A few minutes before, he had awakened from a two hour nap and asked me to change the TV channel to the 10:00 news. He got up to go to the bathroom, but he didn't look right. His face was a little droopy, and he had been making strange breathing noises in his sleep.
"Are you alright?"
"I'm thirsty and have a really bad headache."
Another headache?! For the last three days in a row he'd had them. I went to get him a glass of water and some Tylenol. He hobbled back to the family room on crutches trying not to put weight on the left ankle he had broken three weeks prior. I went back to sit down while he took the Tylenol. Two or three minutes later I noticed his unusual tissue-lifting antic.
"What are you doing?"
His response was slurred and unintelligible. I ran over to him and knelt down by his feet.

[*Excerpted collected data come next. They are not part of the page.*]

[config.mk]
export PLATFORM = sky130hd
export DESIGN_NAME = lbist_ora
export DESIGN_NICKNAME = d
export VERILOG_FILES = /design/src/rtl/lbist_pkg.sv /design/src/rtl/lbist_misr.sv /design/src/rtl/lbist_ora.sv
export SDC_FILE = /design/constraint.sdc
export NUM_CORES = 1
export LEC_CHECK = 0
export ABC_AREA = 1
export ABC_CLOCK_PERIOD_IN_PS = 4200
export BUFFER_PORTS_ARGS = -buffer_cell sky130_fd_sc_hd__clkbuf_2
export CORE_MARGIN = 2
export CORE_UTILIZATION = 35
export CTS_CLUSTER_SIZE = 14
export DETAILED_ROUTE_END_ITERATION = 16
export SETUP_SLACK_MARGIN = 0.02
export SLEW_MARGIN = 0
export SYNTH_ARGS = -nofsm -noshare
export SYNTH_HDL_FRONTEND = slang
export SYNTH_SLANG_ARGS = --single-unit
[constraint.sdc]
create_clock -name clk -period 4.2 [get_ports clk]
set_clock_uncertainty 0.05 [all_clocks]
set_input_delay 0 -clock clk [delete_from_list [all_inputs] [get_ports clk]]
set_output_delay 0 -clock clk [all_outputs]
set_load 0.1 [all_outputs]
[src/rtl/div_nbits_seq.sv]
// rtl/div_nbits_seq.sv - multi-cycle unsigned restoring divider sharing one sub_nbits subtractor
// Optional divide-by-zero short-circuit is enabled by defining DIV_ZERO_CHK_EN.

module sub_nbits #(
  parameter int width = 9
) (
  input  logic [width-1:0] a_i,
  input  logic [width-1:0] b_i,
  output logic [width-1:0] s_o,
  output logic             cout_o
);

  // The extra top bit of the widened difference is the borrow (set when a < b).
  assign {cout_o, s_o} = {1'b0, a_i} - {1'b0, b_i};

endmodule

module div_nbits_seq #(
  parameter int width = 8
) (
  input  logic             clk_i,
  input  logic             rst_ni,
  input  logic             start_i,
  input  logic [width-1:0] dividend_i,
  input  logic [width-1:0] divisor_i,
  output logic             ready_o,
  output logic             done_o,
  output logic [width-1:0] quotient_o,
  output logic [width-1:0] remainder_o,
  output logic             err_o
);

  localparam int cnt_w = $clog2(width + 1);

  localparam logic [1:0] st_idle = 2'd0;
  localparam logic [1:0] st_run  = 2'd1;
  localparam logic [1:0] st_done = 2'd2;

  logic [1:0]       state;
  logic [width-1:0] rem_q;
  logic [width-1:0] quo_q;
  logic [width-1:0] div_q;
  logic [cnt_w-1:0] cnt;

  logic [width:0]   diff;
  logic             borrow;
  logic             unused_diff_msb;

  sub_nbits #(
    .width (width + 1)
  ) u_sub (
    .a_i    ({rem_q, quo_q[width-1]}),
    .b_i    ({1'b0, div_q}),
    .s_o    (diff),
    .cout_o (borrow)
  );

  // R < D holds after each step, so a successful trial never needs the top bit.
  assign unused_diff_msb = diff[width];

  always_ff @(posedge clk_i or negedge rst_ni) begin
    if (!rst_ni) begin
      state <= st_idle;
      rem_q <= '0;
      quo_q <= '0;
      div_q <= '0;
      cnt   <= '0;
    end else begin
      case (state)
        st_idle: begin
          if (start_i) begin
            rem_q <= '0;
            quo_q <= dividend_i;
            div_q <= divisor_i;
            cnt   <= cnt_w'(width);
            state <= st_run;
`ifdef DIV_ZERO_CHK_EN
            if (divisor_i == '0) begin
              rem_q <= dividend_i;
              quo_q <= '1;
              state <= st_done;
            end
`endif
          end
        end
        st_run: begin
          if (!borrow) begin
            rem_q <= diff[width-1:0];
            quo_q <= {quo_q[width-2:0], 1'b1};
          end else begin
            rem_q <= {rem_q[width-2:0], quo_q[width-1]};
            quo_q <= {quo_q[width-2:0], 1'b0};
          end
          cnt <= cnt - cnt_w'(1);
          if (cnt == cnt_w'(1)) begin
            state <= st_done;
          end
        end
        st_done: begin
          state <= st_idle;
        end
        default: begin
          state <= st_idle;
        end
      endcase
    end
  end

`ifdef DIV_ZERO_CHK_EN
  logic err_q;

  always_ff @(posedge clk_i or negedge rst_ni) begin
    if (!rst_ni) begin
      err_q <= 1'b0;
    end else if (state == st_idle && start_i) begin
      err_q <= (divisor_i == '0);
    end
  end

  assign err_o = err_q;
`else
  assign err_o = 1'b0;
`endif

  assign ready_o     = (state == st_idle);
  assign done_o      = (state == st_done);
  assign quotient_o  = quo_q;
  assign remainder_o = rem_q;

endmodule

[config.mk]
export PLATFORM = sky130hd
export DESIGN_NAME = div_nbits_seq
export DESIGN_NICKNAME = d
export VERILOG_FILES = /design/src/rtl/div_nbits_seq.sv
export SDC_FILE = /design/constraint.sdc
export NUM_CORES = 1
export LEC_CHECK = 0
export ABC_AREA = 0
export CAP_MARGIN = 20
export CELL_PAD_IN_SITES_DETAIL_PLACEMENT = 1
export CELL_PAD_IN_SITES_GLOBAL_PLACEMENT = 2
export CORE_UTILIZATION = 25
export DETAILED_ROUTE_END_ITERATION = 8
export PLACE_DENSITY_LB_ADDON = 0.1
export SYNTH_ARGS = -nofsm -noshare
export SYNTH_HDL_FRONTEND = slang
export SYNTH_SLANG_ARGS = --single-unit
[constraint.sdc]
create_clock -name clk_i -period 2.4 [get_ports clk_i]
set_input_delay 0.36 -clock clk_i [delete_from_list [all_inputs] [get_ports clk_i]]
set_output_delay 0.36 -clock clk_i [all_outputs]
set_load 0.1 [all_outputs]
Word level (Yosys, flattened, before mapping)
Cells that the tools add are included.
{"block": "word_totals", "input_bits": 19, "wordCells": 28, "register_bits": 30}
{"block": "classes", "n_eq_ne": 5, "n_mux": 11, "addsub": 2, "n_reduce_logical": 5}
{"cell": "one-hot mux 8 bit (2 select lines)", "n": 2}
{"cell": "2-to-1 mux 8 bit", "n": 3}
{"cell": "subtractor 9 x 8 -> 10 bit", "n": 1}
{"cell": "one-hot mux 4 bit (2 select lines)", "n": 1}
{"cell": "AND reduction 2 bit", "n": 3}
{"cell": "equality test 4 x 1 -> 1 bit, second input constant", "n": 1}
{"cell": "2-to-1 mux 2 bit", "n": 2}
{"cell": "2-to-1 mux 4 bit", "n": 1}
{"cell": "inequality test 2 bit, second input constant", "n": 2}
{"cell": "one-hot mux 2 bit (2 select lines)", "n": 1}
{"cell": "subtractor 4 x 1 -> 4 bit, second input constant", "n": 1}
{"cell": "equality test 2 x 1 -> 1 bit, second input constant", "n": 1}
{"cell": "equality test 2 bit, second input constant", "n": 1}
{"cell": "zero test 2 bit", "n": 1}
{"cell": "nonzero test 2 bit", "n": 1}
{"cell": "2-to-1 mux 1 bit", "n": 1}

Longest topological paths before layout
{"block": "logic_depth", "depth_word": 3, "depth_mapped": 9, "depth_no_buf": 8}

Hierarchy
Synthesis repeated with hierarchy kept, for this count alone.
{"block": "hier_totals", "cells_unflattened": 167, "area_unflattened_um2": 1700.4}
{"module": "div_nbits_seq", "n_inst": 1, "cells_each": 117, "area_each_um2": 1331.3, "seq_area_each_um2": 750.7}
{"module": "sub_nbits", "n_inst": 1, "cells_each": 50, "area_each_um2": 369.1, "seq_area_each_um2": 0.0}

Worst setup path after synthesis
No wires, ideal clock.
{"block": "synth_timing", "kind": "register to register", "startpoint": "register state[0]", "endpoint": "register quo_q[0], in the netlist quotient_o[0]", "slack_ps": -364, "t_required_ps": 2273, "arrival_time_ps": 2637, "path_stages_with_launch": 6, "period_less_slack_ps": 2764, "cell_sequence": "dfrtp_1 -> nor2_1 -> and2_1 -> clkbuf_1 -> nor2_1 -> a221o_1"}
{"block": "synth_via", "elab_chain_cells": 3}
{"element": "start: declaration", "line_no": "39", "source": "logic [1:0] state;"}
{"element": "start signal: assignment", "line_no": "63", "source": "state <= st_idle;"}
{"element": "start signal: assignment", "line_no": "76", "source": "state <= st_run;"}
{"element": "start signal: assignment", "line_no": "96", "source": "state <= st_done;"}
{"element": "zero test 2 bit (*)"}
{"element": "net ready_o", "line_no": "26", "source": "output logic ready_o,"}
{"element": "inequality test 2 bit (no source line) or nonzero test 2 bit (tied branches)"}
{"element": "AND reduction 2 bit (no source line)"}
{"element": "end signal: assignment", "line_no": "73", "source": "quo_q <= dividend_i;"}
{"element": "end signal: assignment", "line_no": "89", "source": "quo_q <= {quo_q[width-2:0], 1'b1};"}
{"element": "end signal: assignment", "line_no": "92", "source": "quo_q <= {quo_q[width-2:0], 1'b0};"}
{"element": "end: declaration", "line_no": "41", "source": "logic [width-1:0] quo_q;"}
Mark *: on every way through the listed nets, which the timed path passes. The rest lies on a longest branch.
A chain may end at the register's enable or synchronous reset.

Worst setup path in the final report
{"block": "layout_timing", "startpoint": "register rem_q[0], in the netlist remainder_o[0]", "endpoint": "register rem_q[0], in the netlist remainder_o[0]"}
{"block": "layout_via", "elab_chain_cells": 3}
{"element": "start: declaration", "line_no": "40", "source": "logic [width-1:0] rem_q;"}
{"element": "start signal: assignment", "line_no": "88", "source": "rem_q <= diff[width-1:0];"}
{"element": "start signal: assignment", "line_no": "91", "source": "rem_q <= {rem_q[width-2:0], quo_q[width-1]};"}
{"element": "subtractor 9 x 8 -> 10 bit", "line_no": "14", "source": "assign {cout_o, s_o} = {1'b0, a_i} - {1'b0, b_i};"}
{"element": "2-to-1 mux 8 bit", "line_no": "87", "source": "if (!borrow) begin"}
{"element": "one-hot mux 8 bit (2 select lines)", "line_no": "69", "source": "case (state)"}
Every way passes these cells.
[src/rtl/sprite_ram_loader.sv]
// Shadowed sprite attribute table: the CPU edits a private copy which is bulk-copied
// into live sprite RAM during vblank, one byte per clock, so the engine never sees a torn table.
module sprite_ram_loader #(
  parameter int SPR_COUNT  = 32,
  parameter int ITEM_WIDTH = 4,
  parameter int ADDR_WIDTH = 7
) (
  input logic                clk,
  input logic                reset,
  sprite_ram_loader_if.slave bus
);

  localparam int                    BYTES    = SPR_COUNT * ITEM_WIDTH;
  localparam logic [ADDR_WIDTH-1:0] LAST_IDX = ADDR_WIDTH'(BYTES - 1);

  typedef enum logic [1:0] {IDLE, ARMED, CLEAR, COPY} state_t;

  state_t                state, state_next;
  logic [ADDR_WIDTH-1:0] idx, idx_next;
  logic                  pending_q, pending_next;
  logic                  clear_latch, clear_latch_next;
  logic                  vblank_last;
  logic                  vblank_rise;
  logic                  idx_last;
  logic                  committed_q;
  logic                  spr_wr_q;
  logic [ADDR_WIDTH-1:0] spr_addr_q;
  logic [7:0]            spr_data_q;
  logic [7:0]            cpu_dout_q;
  logic [7:0]            shadow [0:BYTES-1];

  assign vblank_rise = bus.vblank & ~vblank_last;
  assign idx_last    = (idx == LAST_IDX);

  always_comb begin
    state_next       = state;
    idx_next         = idx;
    pending_next     = pending_q;
    clear_latch_next = clear_latch;
    case (state)
      IDLE: begin
        if (bus.clear_req) begin
          state_next = CLEAR;
          idx_next   = '0;
          if (bus.commit_req) pending_next = 1'b1;
        end else if (bus.commit_req) begin
          state_next   = ARMED;
          pending_next = 1'b1;
        end
      end
      ARMED: begin
        if (bus.clear_req) begin
          state_next = CLEAR;
          idx_next   = '0;
        end else if (vblank_rise) begin
          state_next   = COPY;
          pending_next = 1'b0;
          idx_next     = '0;
        end
      end
      CLEAR: begin
        if (bus.commit_req) pending_next = 1'b1;
        if (idx_last) begin
          idx_next   = '0;
          state_next = pending_next ? ARMED : IDLE;
        end else begin
          idx_next = idx + 1'b1;
        end
      end
      COPY: begin
        // A CPU write mid-copy may land behind the copy pointer, so it re-arms the next frame.
        if (bus.cpu_wr || bus.commit_req) pending_next = 1'b1;
        if (bus.clear_req) clear_latch_next = 1'b1;
        if (idx_last) begin
          idx_next = '0;
          if (clear_latch_next) begin
            state_next       = CLEAR;
            clear_latch_next = 1'b0;
          end else begin
            state_next = pending_next ? ARMED : IDLE;
          end
        end else begin
          idx_next = idx + 1'b1;
        end
      end
      default: state_next = IDLE;
    endcase
  end

  always_ff @(posedge clk or negedge reset) begin
    if (!reset) begin
      state       <= IDLE;
      idx         <= '0;
      pending_q   <= 1'b0;
      clear_latch <= 1'b0;
      vblank_last <= 1'b0;
      committed_q <= 1'b0;
      spr_wr_q    <= 1'b0;
      spr_addr_q  <= '0;
      spr_data_q  <= '0;
      cpu_dout_q  <= '0;
    end else begin
      state       <= state_next;
      idx         <= idx_next;
      pending_q   <= pending_next;
      clear_latch <= clear_latch_next;
      vblank_last <= bus.vblank;
      spr_wr_q    <= (state == COPY);
      committed_q <= spr_wr_q && (spr_addr_q == LAST_IDX);
      if (state == COPY) begin
        spr_addr_q <= idx;
        spr_data_q <= shadow[idx];
      end
      if (bus.cpu_rd) cpu_dout_q <= shadow[bus.cpu_addr];
    end
  end

  // Single write port: clearing owns it, so CPU writes during CLEAR are dropped.
  always_ff @(posedge clk) begin
    if (state == CLEAR) begin
      shadow[idx] <= 8'h00;
    end else if (bus.cpu_wr) begin
      shadow[bus.cpu_addr] <= bus.cpu_din;
    end
  end

  assign bus.busy              = (state == CLEAR) || (state == COPY) || spr_wr_q;
  assign bus.pending           = pending_q;
  assign bus.committed         = committed_q;
  assign bus.spriteram_wr      = spr_wr_q;
  assign bus.spriteram_wr_addr = spr_addr_q;
  assign bus.spriteram_data_in = spr_data_q;
  assign bus.cpu_dout          = cpu_dout_q;

endmodule
### src/rtl/pipe_latch_buf.sv
// In-order DEPTH-entry pipeline buffer between two datapath stages, with
// flush (squash to zero), freeze (global stall) and a saturating stall counter.
module pipe_latch_buf #(
  parameter int DATA_W = 32,
  parameter int DEPTH  = 2,
  parameter int CNT_W  = 16
) (
  input  logic                       CLK,
  input  logic                       RST,
  input  logic                       in_valid,
  output logic                       in_ready,
  input  logic [DATA_W-1:0]          in_data,
  output logic                       out_valid,
  input  logic                       out_ready,
  output logic [DATA_W-1:0]          out_data,
  input  logic                       flush,
  input  logic                       freeze,
  output logic [$clog2(DEPTH+1)-1:0] count,
  output logic                       full,
  output logic                       empty,
  output logic [CNT_W-1:0]           stall_cnt
);

  localparam int PTR_W = (DEPTH > 1) ? $clog2(DEPTH) : 1;
  localparam int CW    = $clog2(DEPTH+1);

  logic [DATA_W-1:0] mem [DEPTH];
  logic [PTR_W-1:0]  wptr;
  logic [PTR_W-1:0]  rptr;
  logic [CW-1:0]     count_q;
  logic [CNT_W-1:0]  stall_q;
  logic              push;
  logic              pop;

  function automatic logic [PTR_W-1:0] next_ptr(input logic [PTR_W-1:0] p);
    return (p == PTR_W'(DEPTH-1)) ? '0 : p + PTR_W'(1);
  endfunction

  // Handshake: a transfer happens on a rising edge where valid and ready are
  // both high. in_ready depends only on registered occupancy and the
  // flush/freeze/RST inputs, never on out_ready, so a full buffer refuses a
  // push even when it is being drained in the same cycle.
  assign full      = (count_q == CW'(DEPTH));
  assign empty     = (count_q == '0);
  assign count     = count_q;
  assign stall_cnt = stall_q;
  assign in_ready  = !full && !freeze && !flush && !RST;
  assign out_valid = !empty && !freeze;
  assign out_data  = out_valid ? mem[rptr] : '0;

  assign push = in_valid && in_ready;
  assign pop  = out_valid && out_ready && !flush && !RST;

  always_ff @(posedge CLK) begin
    if (RST) begin
      wptr    <= '0;
      rptr    <= '0;
      count_q <= '0;
      stall_q <= '0;
      for (int i = 0; i < DEPTH; i++) mem[i] <= '0;
    end else if (flush) begin
      // Squashed entries are zeroed like the older fixed latches; the stall
      // history survives a flush.
      wptr    <= '0;
      rptr    <= '0;
      count_q <= '0;
      for (int i = 0; i < DEPTH; i++) mem[i] <= '0;
    end else if (!freeze) begin
      if (push) begin
        mem[wptr] <= in_data;
        wptr      <= next_ptr(wptr);
      end
      if (pop) rptr <= next_ptr(rptr);
      case ({push, pop})
        2'b10:   count_q <= count_q + CW'(1);
        2'b01:   count_q <= count_q - CW'(1);
        default: count_q <= count_q;
      endcase
      if (out_valid && !out_ready && (stall_q != '1)) stall_q <= stall_q + CNT_W'(1);
    end
  end

endmodule

### config.mk
export PLATFORM = sky130hd
export DESIGN_NAME = pipe_latch_buf
export DESIGN_NICKNAME = d
export VERILOG_FILES = /design/src/rtl/pipe_latch_buf.sv
export SDC_FILE = /design/constraint.sdc
export NUM_CORES = 1
export LEC_CHECK = 0
export ABC_AREA = 0
export ABC_CLOCK_PERIOD_IN_PS = 5000
export BUFFER_PORTS_ARGS = -buffer_cell sky130_fd_sc_hd__buf_2
export CAP_MARGIN = 20
export CORE_ASPECT_RATIO = 0.8
export CORE_MARGIN = 4
export CORE_UTILIZATION = 30
export DETAILED_ROUTE_END_ITERATION = 12
export HOLD_SLACK_MARGIN = 0.08
export PLACE_DENSITY = 0.61
export SLEW_MARGIN = 20
export SYNTH_ARGS = -nofsm -noshare
export SYNTH_HDL_FRONTEND = slang
export SYNTH_SLANG_ARGS = --single-unit
### constraint.sdc
create_clock -name CLK -period 5 [get_ports CLK]
set_clock_uncertainty 0.2 [all_clocks]
set_input_delay 0.25 -clock CLK [delete_from_list [all_inputs] [get_ports CLK]]
set_output_delay 0.25 -clock CLK [all_outputs]
set_load 0.03 [all_outputs]
$ cat config.mk
export PLATFORM = sky130hd
export DESIGN_NAME = vga_mem_arbiter_flat
export DESIGN_NICKNAME = d
export VERILOG_FILES = /design/src/rtl/vga_mem_arbiter_pkg.sv /design/src/rtl/vga_mem_arbiter_if.sv /design/src/rtl/vga_word_fifo.sv /design/src/rtl/vga_mem_arbiter.sv /design/src/flat_wrapper.sv
export SDC_FILE = /design/constraint.sdc
export NUM_CORES = 1
export LEC_CHECK = 0
export ABC_AREA = 1
export CELL_PAD_IN_SITES_DETAIL_PLACEMENT = 1
export CELL_PAD_IN_SITES_GLOBAL_PLACEMENT = 2
export CORE_UTILIZATION = 31
export DETAILED_ROUTE_END_ITERATION = 7
export PLACE_DENSITY_LB_ADDON = 0.1
export SYNTH_ARGS = -nofsm -noshare
export SYNTH_HDL_FRONTEND = slang
export SYNTH_SLANG_ARGS = --single-unit
$ cat constraint.sdc
create_clock -name clk -period 4.7 [get_ports clk]
set_input_delay 0.94 -clock clk [delete_from_list [all_inputs] [get_ports clk]]
set_output_delay 0.94 -clock clk [all_outputs]
set_load 0.05 [all_outputs]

"STEVE! LOOK AT ME! WHAT'S MY NAME? SAY MY NAME!"
He looked dazed and he couldn't say my name. Immediately I called 911 and told the operator that my 59 year-old husband was having a stroke.
Steve objected and garbled out, "Der nawddin ron wid nee."
He was oblivious to his dire condition, because there certainly was something wrong with him. As I gave information and answered questions, I watched him take a drink of water. It poured out of the left side of his mouth and ran down his shirt. He couldn't even feel the icy cold water soaking through to his skin.
I stayed on the line with the 911 operator for about 10-12 minutes until the first responder arrived. Within a few more minutes, three more paramedics came hauling in a stretcher with them, tracking snow down the hall into the family room. They struggled to get Steve's 255 pound, limp body onto the stretcher. His whole left side was paralyzed, and he was confused and disoriented.
Urgency was imperative because a new clot-busting drug (tPA) could reverse the effects of stroke if administered within three hours of the first symptoms. Little did I know that it was already too late.